-- Extracted material follows --

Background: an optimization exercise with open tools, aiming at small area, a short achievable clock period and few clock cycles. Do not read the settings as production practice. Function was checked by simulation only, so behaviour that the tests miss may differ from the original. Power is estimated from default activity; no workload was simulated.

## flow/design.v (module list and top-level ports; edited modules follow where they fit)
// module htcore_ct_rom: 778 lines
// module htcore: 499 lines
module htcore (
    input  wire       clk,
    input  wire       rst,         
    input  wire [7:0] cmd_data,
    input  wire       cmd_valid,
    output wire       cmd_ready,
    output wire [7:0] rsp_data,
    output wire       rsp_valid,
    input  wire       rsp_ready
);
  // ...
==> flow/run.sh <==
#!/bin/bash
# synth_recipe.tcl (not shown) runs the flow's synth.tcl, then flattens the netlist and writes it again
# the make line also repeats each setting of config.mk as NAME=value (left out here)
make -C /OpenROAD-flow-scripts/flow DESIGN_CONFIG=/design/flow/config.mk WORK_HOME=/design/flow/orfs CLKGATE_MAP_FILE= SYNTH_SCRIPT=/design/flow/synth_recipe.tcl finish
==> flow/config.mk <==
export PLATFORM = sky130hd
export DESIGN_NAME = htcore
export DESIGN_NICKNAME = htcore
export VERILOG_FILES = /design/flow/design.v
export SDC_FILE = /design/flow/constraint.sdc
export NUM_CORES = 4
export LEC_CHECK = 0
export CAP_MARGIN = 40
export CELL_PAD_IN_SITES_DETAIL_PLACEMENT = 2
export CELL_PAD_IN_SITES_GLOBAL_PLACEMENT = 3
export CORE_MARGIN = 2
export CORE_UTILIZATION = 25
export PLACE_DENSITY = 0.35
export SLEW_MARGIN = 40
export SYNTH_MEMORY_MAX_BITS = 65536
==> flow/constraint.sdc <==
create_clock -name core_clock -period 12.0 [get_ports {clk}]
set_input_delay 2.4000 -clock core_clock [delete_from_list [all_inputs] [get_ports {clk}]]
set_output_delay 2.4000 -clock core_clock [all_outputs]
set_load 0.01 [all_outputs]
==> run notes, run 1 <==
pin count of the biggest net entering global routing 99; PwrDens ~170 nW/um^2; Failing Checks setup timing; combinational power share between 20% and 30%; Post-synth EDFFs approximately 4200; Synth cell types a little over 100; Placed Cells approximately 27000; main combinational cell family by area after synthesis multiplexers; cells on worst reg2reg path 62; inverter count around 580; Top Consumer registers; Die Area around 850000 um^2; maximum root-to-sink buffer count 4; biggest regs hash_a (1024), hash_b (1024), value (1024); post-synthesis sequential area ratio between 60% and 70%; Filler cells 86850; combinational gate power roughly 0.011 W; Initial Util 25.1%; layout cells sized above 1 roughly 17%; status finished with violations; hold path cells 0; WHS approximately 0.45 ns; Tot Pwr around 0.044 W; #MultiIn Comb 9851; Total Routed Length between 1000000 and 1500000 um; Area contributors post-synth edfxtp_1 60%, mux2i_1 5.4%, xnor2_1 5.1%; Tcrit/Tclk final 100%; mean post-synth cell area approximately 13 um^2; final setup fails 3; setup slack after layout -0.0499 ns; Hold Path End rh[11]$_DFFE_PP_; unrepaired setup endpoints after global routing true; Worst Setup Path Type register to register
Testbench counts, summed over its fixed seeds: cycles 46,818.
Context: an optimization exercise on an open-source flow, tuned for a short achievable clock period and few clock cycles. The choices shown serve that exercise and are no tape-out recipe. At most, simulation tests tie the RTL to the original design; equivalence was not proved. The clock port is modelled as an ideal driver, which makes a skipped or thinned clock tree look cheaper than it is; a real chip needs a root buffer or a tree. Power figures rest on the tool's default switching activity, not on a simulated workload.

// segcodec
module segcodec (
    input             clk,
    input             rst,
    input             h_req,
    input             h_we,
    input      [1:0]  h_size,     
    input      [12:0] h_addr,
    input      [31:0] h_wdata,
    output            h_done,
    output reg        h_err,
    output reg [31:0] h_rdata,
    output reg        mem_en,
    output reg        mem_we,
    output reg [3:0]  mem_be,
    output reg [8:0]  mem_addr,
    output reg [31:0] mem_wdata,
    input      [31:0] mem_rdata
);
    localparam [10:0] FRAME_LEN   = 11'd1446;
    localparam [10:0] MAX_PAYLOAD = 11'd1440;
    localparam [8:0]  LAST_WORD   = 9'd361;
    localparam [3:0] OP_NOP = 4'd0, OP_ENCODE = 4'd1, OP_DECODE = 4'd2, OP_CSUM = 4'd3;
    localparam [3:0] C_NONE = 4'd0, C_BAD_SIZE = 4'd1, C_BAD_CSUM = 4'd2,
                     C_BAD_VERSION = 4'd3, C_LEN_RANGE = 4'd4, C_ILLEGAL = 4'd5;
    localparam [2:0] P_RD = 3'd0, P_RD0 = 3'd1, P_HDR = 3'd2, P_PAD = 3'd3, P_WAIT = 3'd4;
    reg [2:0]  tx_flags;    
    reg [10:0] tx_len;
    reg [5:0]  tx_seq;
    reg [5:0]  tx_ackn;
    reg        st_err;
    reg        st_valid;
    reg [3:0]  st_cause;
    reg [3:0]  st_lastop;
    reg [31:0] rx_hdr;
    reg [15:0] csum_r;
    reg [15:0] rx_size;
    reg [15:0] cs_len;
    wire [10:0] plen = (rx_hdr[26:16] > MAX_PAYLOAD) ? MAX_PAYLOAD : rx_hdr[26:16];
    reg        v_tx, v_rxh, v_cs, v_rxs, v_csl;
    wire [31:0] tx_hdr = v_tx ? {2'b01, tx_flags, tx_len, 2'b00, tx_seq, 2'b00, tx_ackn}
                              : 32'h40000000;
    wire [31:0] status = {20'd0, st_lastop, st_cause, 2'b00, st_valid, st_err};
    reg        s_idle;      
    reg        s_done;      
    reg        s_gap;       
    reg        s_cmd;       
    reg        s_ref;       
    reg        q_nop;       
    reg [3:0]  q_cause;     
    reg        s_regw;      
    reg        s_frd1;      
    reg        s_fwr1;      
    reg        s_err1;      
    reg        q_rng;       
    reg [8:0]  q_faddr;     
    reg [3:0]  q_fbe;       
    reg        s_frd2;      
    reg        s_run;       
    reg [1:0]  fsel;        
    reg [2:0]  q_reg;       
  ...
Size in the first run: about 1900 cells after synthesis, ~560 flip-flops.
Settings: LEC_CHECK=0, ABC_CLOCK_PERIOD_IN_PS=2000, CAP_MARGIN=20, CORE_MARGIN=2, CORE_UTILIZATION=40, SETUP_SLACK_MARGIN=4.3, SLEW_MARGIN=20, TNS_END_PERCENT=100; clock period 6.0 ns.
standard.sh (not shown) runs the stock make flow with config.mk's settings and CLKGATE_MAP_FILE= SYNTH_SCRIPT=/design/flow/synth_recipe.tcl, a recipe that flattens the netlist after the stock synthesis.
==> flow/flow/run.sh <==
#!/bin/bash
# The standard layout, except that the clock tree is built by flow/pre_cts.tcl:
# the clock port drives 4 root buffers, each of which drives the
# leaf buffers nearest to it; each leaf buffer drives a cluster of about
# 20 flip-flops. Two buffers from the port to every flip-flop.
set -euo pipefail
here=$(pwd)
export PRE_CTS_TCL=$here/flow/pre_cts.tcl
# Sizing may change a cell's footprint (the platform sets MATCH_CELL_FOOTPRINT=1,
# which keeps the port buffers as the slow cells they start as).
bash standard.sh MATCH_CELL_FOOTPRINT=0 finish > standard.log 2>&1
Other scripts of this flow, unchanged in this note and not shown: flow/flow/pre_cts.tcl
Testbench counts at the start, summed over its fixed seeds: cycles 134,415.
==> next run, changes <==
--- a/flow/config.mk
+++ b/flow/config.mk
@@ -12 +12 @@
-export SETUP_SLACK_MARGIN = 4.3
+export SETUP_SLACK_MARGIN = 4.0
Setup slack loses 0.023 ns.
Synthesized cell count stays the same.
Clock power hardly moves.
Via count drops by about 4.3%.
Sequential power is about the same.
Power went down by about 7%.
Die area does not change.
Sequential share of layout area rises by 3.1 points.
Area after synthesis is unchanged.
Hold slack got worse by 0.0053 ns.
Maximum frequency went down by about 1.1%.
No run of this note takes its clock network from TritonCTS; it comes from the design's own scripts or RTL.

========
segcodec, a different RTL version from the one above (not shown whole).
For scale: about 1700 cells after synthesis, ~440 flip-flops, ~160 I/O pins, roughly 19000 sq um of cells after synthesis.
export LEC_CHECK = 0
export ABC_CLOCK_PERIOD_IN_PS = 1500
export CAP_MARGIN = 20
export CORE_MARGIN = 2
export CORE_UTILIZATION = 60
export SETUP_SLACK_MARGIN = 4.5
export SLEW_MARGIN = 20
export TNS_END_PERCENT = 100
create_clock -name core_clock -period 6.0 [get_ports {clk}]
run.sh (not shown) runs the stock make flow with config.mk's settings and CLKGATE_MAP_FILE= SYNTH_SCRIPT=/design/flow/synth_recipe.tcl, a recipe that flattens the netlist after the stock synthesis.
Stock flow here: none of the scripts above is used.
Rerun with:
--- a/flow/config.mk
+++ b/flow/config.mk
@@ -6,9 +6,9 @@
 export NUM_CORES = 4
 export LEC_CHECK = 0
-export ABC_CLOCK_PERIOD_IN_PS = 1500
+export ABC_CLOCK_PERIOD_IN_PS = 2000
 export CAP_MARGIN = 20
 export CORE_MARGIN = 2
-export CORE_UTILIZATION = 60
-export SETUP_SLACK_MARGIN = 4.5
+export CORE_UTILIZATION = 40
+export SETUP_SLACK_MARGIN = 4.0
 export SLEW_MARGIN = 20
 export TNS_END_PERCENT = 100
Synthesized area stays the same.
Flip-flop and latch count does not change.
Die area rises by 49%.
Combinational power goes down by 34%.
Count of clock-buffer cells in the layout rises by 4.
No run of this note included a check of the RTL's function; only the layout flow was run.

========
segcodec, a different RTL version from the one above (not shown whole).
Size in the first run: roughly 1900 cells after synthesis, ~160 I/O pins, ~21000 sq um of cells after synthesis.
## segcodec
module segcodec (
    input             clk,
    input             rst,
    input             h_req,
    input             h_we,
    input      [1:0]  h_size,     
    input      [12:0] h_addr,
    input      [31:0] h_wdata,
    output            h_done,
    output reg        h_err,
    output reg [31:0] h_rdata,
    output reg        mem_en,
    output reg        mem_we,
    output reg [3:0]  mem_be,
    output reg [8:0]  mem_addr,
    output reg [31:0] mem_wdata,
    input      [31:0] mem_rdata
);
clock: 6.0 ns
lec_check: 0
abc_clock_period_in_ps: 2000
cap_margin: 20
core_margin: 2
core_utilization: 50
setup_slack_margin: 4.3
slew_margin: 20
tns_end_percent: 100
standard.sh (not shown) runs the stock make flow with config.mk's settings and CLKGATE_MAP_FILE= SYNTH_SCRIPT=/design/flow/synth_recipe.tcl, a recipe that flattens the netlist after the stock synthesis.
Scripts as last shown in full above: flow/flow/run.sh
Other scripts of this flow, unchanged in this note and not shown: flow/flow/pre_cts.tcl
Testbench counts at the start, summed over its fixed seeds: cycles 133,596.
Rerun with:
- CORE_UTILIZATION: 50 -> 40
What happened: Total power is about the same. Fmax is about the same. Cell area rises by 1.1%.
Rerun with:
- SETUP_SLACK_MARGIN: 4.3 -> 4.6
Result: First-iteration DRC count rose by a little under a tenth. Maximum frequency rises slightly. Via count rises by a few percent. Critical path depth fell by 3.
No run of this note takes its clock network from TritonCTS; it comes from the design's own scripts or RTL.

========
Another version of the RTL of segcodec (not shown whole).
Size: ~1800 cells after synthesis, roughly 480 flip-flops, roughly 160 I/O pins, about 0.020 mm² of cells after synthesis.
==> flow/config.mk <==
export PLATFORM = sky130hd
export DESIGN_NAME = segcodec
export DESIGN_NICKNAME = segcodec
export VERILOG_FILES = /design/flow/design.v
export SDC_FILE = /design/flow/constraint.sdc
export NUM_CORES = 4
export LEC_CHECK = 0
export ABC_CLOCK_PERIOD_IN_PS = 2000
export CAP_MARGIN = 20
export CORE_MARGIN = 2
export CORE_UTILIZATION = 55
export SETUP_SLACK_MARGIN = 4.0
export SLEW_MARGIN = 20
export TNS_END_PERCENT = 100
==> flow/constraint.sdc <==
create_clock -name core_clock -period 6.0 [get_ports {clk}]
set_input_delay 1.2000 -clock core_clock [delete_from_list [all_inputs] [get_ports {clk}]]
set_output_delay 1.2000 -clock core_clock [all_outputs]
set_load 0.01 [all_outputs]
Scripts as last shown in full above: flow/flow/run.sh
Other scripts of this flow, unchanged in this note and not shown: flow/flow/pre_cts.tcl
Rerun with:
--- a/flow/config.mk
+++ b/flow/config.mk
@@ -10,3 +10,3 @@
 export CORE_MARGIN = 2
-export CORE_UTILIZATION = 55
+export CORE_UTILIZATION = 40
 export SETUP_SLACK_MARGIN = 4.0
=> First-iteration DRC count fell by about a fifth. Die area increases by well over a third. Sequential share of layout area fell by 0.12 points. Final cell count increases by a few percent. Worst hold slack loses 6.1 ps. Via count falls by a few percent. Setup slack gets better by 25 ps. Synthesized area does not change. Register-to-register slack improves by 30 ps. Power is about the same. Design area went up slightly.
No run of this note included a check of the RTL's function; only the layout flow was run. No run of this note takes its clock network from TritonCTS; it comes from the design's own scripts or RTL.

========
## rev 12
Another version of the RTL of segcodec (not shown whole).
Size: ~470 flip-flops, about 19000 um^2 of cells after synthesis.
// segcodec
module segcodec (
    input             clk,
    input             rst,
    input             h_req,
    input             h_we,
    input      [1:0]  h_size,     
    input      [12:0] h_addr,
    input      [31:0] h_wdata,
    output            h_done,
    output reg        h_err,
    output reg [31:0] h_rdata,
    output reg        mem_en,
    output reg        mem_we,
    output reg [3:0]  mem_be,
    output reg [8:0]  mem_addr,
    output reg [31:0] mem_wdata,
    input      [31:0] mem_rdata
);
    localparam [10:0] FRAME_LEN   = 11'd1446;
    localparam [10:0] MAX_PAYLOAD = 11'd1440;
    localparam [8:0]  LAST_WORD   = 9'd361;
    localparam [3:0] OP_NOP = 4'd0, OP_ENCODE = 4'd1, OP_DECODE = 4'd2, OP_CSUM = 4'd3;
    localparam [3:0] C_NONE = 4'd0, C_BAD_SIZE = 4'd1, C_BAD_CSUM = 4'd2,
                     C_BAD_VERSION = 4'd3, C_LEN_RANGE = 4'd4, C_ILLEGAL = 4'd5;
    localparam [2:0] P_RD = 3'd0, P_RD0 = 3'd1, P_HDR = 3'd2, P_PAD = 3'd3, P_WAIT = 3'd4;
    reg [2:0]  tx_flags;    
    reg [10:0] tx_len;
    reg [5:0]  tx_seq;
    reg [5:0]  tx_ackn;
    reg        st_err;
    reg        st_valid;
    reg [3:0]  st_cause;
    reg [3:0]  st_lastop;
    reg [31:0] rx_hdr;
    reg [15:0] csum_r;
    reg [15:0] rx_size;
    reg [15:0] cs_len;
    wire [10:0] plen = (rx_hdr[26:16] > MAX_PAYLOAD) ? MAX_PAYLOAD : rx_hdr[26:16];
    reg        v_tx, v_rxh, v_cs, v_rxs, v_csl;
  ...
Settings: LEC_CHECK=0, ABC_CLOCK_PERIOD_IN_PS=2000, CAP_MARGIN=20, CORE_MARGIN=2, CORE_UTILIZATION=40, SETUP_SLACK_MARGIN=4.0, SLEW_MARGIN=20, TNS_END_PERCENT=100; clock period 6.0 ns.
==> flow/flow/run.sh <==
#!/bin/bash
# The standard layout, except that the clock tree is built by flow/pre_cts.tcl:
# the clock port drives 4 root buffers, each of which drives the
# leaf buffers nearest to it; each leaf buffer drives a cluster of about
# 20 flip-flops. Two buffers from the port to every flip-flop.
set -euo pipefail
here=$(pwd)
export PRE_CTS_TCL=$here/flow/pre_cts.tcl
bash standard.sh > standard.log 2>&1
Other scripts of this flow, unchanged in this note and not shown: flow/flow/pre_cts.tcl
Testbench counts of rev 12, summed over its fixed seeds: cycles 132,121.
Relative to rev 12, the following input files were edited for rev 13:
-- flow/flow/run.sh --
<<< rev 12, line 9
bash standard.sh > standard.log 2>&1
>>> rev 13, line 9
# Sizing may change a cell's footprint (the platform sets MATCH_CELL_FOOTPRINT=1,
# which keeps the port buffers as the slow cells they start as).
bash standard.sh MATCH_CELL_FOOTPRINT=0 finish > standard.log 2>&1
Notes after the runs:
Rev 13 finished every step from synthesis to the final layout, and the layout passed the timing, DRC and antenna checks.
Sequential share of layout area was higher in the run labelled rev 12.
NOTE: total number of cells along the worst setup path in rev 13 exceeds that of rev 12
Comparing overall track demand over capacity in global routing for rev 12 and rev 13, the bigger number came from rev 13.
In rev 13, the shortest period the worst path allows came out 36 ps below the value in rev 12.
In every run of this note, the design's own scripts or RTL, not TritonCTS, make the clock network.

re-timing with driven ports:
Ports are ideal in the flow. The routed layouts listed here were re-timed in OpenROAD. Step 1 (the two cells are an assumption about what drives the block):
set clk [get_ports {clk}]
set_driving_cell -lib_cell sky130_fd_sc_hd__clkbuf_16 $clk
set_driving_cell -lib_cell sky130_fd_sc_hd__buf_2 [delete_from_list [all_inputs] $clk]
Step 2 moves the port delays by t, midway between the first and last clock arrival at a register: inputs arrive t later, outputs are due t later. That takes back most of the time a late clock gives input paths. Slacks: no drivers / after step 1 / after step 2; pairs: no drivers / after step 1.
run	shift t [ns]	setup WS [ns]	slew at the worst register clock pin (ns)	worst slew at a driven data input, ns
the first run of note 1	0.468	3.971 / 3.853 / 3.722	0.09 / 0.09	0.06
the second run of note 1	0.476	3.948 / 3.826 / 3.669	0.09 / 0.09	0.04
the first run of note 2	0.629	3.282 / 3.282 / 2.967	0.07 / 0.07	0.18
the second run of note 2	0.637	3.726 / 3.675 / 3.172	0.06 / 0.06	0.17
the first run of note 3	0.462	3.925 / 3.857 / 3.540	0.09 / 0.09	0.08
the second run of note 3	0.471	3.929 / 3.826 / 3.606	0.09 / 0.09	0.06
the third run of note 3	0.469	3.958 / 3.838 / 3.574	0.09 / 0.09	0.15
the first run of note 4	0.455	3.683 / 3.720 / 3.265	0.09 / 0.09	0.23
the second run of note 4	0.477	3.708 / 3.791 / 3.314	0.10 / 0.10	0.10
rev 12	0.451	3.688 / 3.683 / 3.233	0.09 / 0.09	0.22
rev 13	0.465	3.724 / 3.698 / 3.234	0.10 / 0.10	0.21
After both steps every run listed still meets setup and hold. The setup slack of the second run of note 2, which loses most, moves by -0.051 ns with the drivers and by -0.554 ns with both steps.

-- Extracted material concluded --

• [What to work on] Copy nothing beyond the line containing "set_input_delay 2.4000 -clock". Transcribe exactly from the first line of the entries down to that line, inclusive.

• [Task solution]
Background: an optimization exercise with open tools, aiming at small area, a short achievable clock period and few clock cycles. Do not read the settings as production practice. Function was checked by simulation only, so behaviour that the tests miss may differ from the original. Power is estimated from default activity; no workload was simulated.

## flow/design.v (module list and top-level ports; edited modules follow where they fit)
// module htcore_ct_rom: 778 lines
// module htcore: 499 lines
module htcore (
    input  wire       clk,
    input  wire       rst,         
    input  wire [7:0] cmd_data,
    input  wire       cmd_valid,
    output wire       cmd_ready,
    output wire [7:0] rsp_data,
    output wire       rsp_valid,
    input  wire       rsp_ready
);
  // ...
==> flow/run.sh <==
#!/bin/bash
# synth_recipe.tcl (not shown) runs the flow's synth.tcl, then flattens the netlist and writes it again
# the make line also repeats each setting of config.mk as NAME=value (left out here)
make -C /OpenROAD-flow-scripts/flow DESIGN_CONFIG=/design/flow/config.mk WORK_HOME=/design/flow/orfs CLKGATE_MAP_FILE= SYNTH_SCRIPT=/design/flow/synth_recipe.tcl finish
==> flow/config.mk <==
export PLATFORM = sky130hd
export DESIGN_NAME = htcore
export DESIGN_NICKNAME = htcore
export VERILOG_FILES = /design/flow/design.v
export SDC_FILE = /design/flow/constraint.sdc
export NUM_CORES = 4
export LEC_CHECK = 0
export CAP_MARGIN = 40
export CELL_PAD_IN_SITES_DETAIL_PLACEMENT = 2
export CELL_PAD_IN_SITES_GLOBAL_PLACEMENT = 3
export CORE_MARGIN = 2
export CORE_UTILIZATION = 25
export PLACE_DENSITY = 0.35
export SLEW_MARGIN = 40
export SYNTH_MEMORY_MAX_BITS = 65536
==> flow/constraint.sdc <==
create_clock -name core_clock -period 12.0 [get_ports {clk}]
set_input_delay 2.4000 -clock core_clock [delete_from_list [all_inputs] [get_ports {clk}]]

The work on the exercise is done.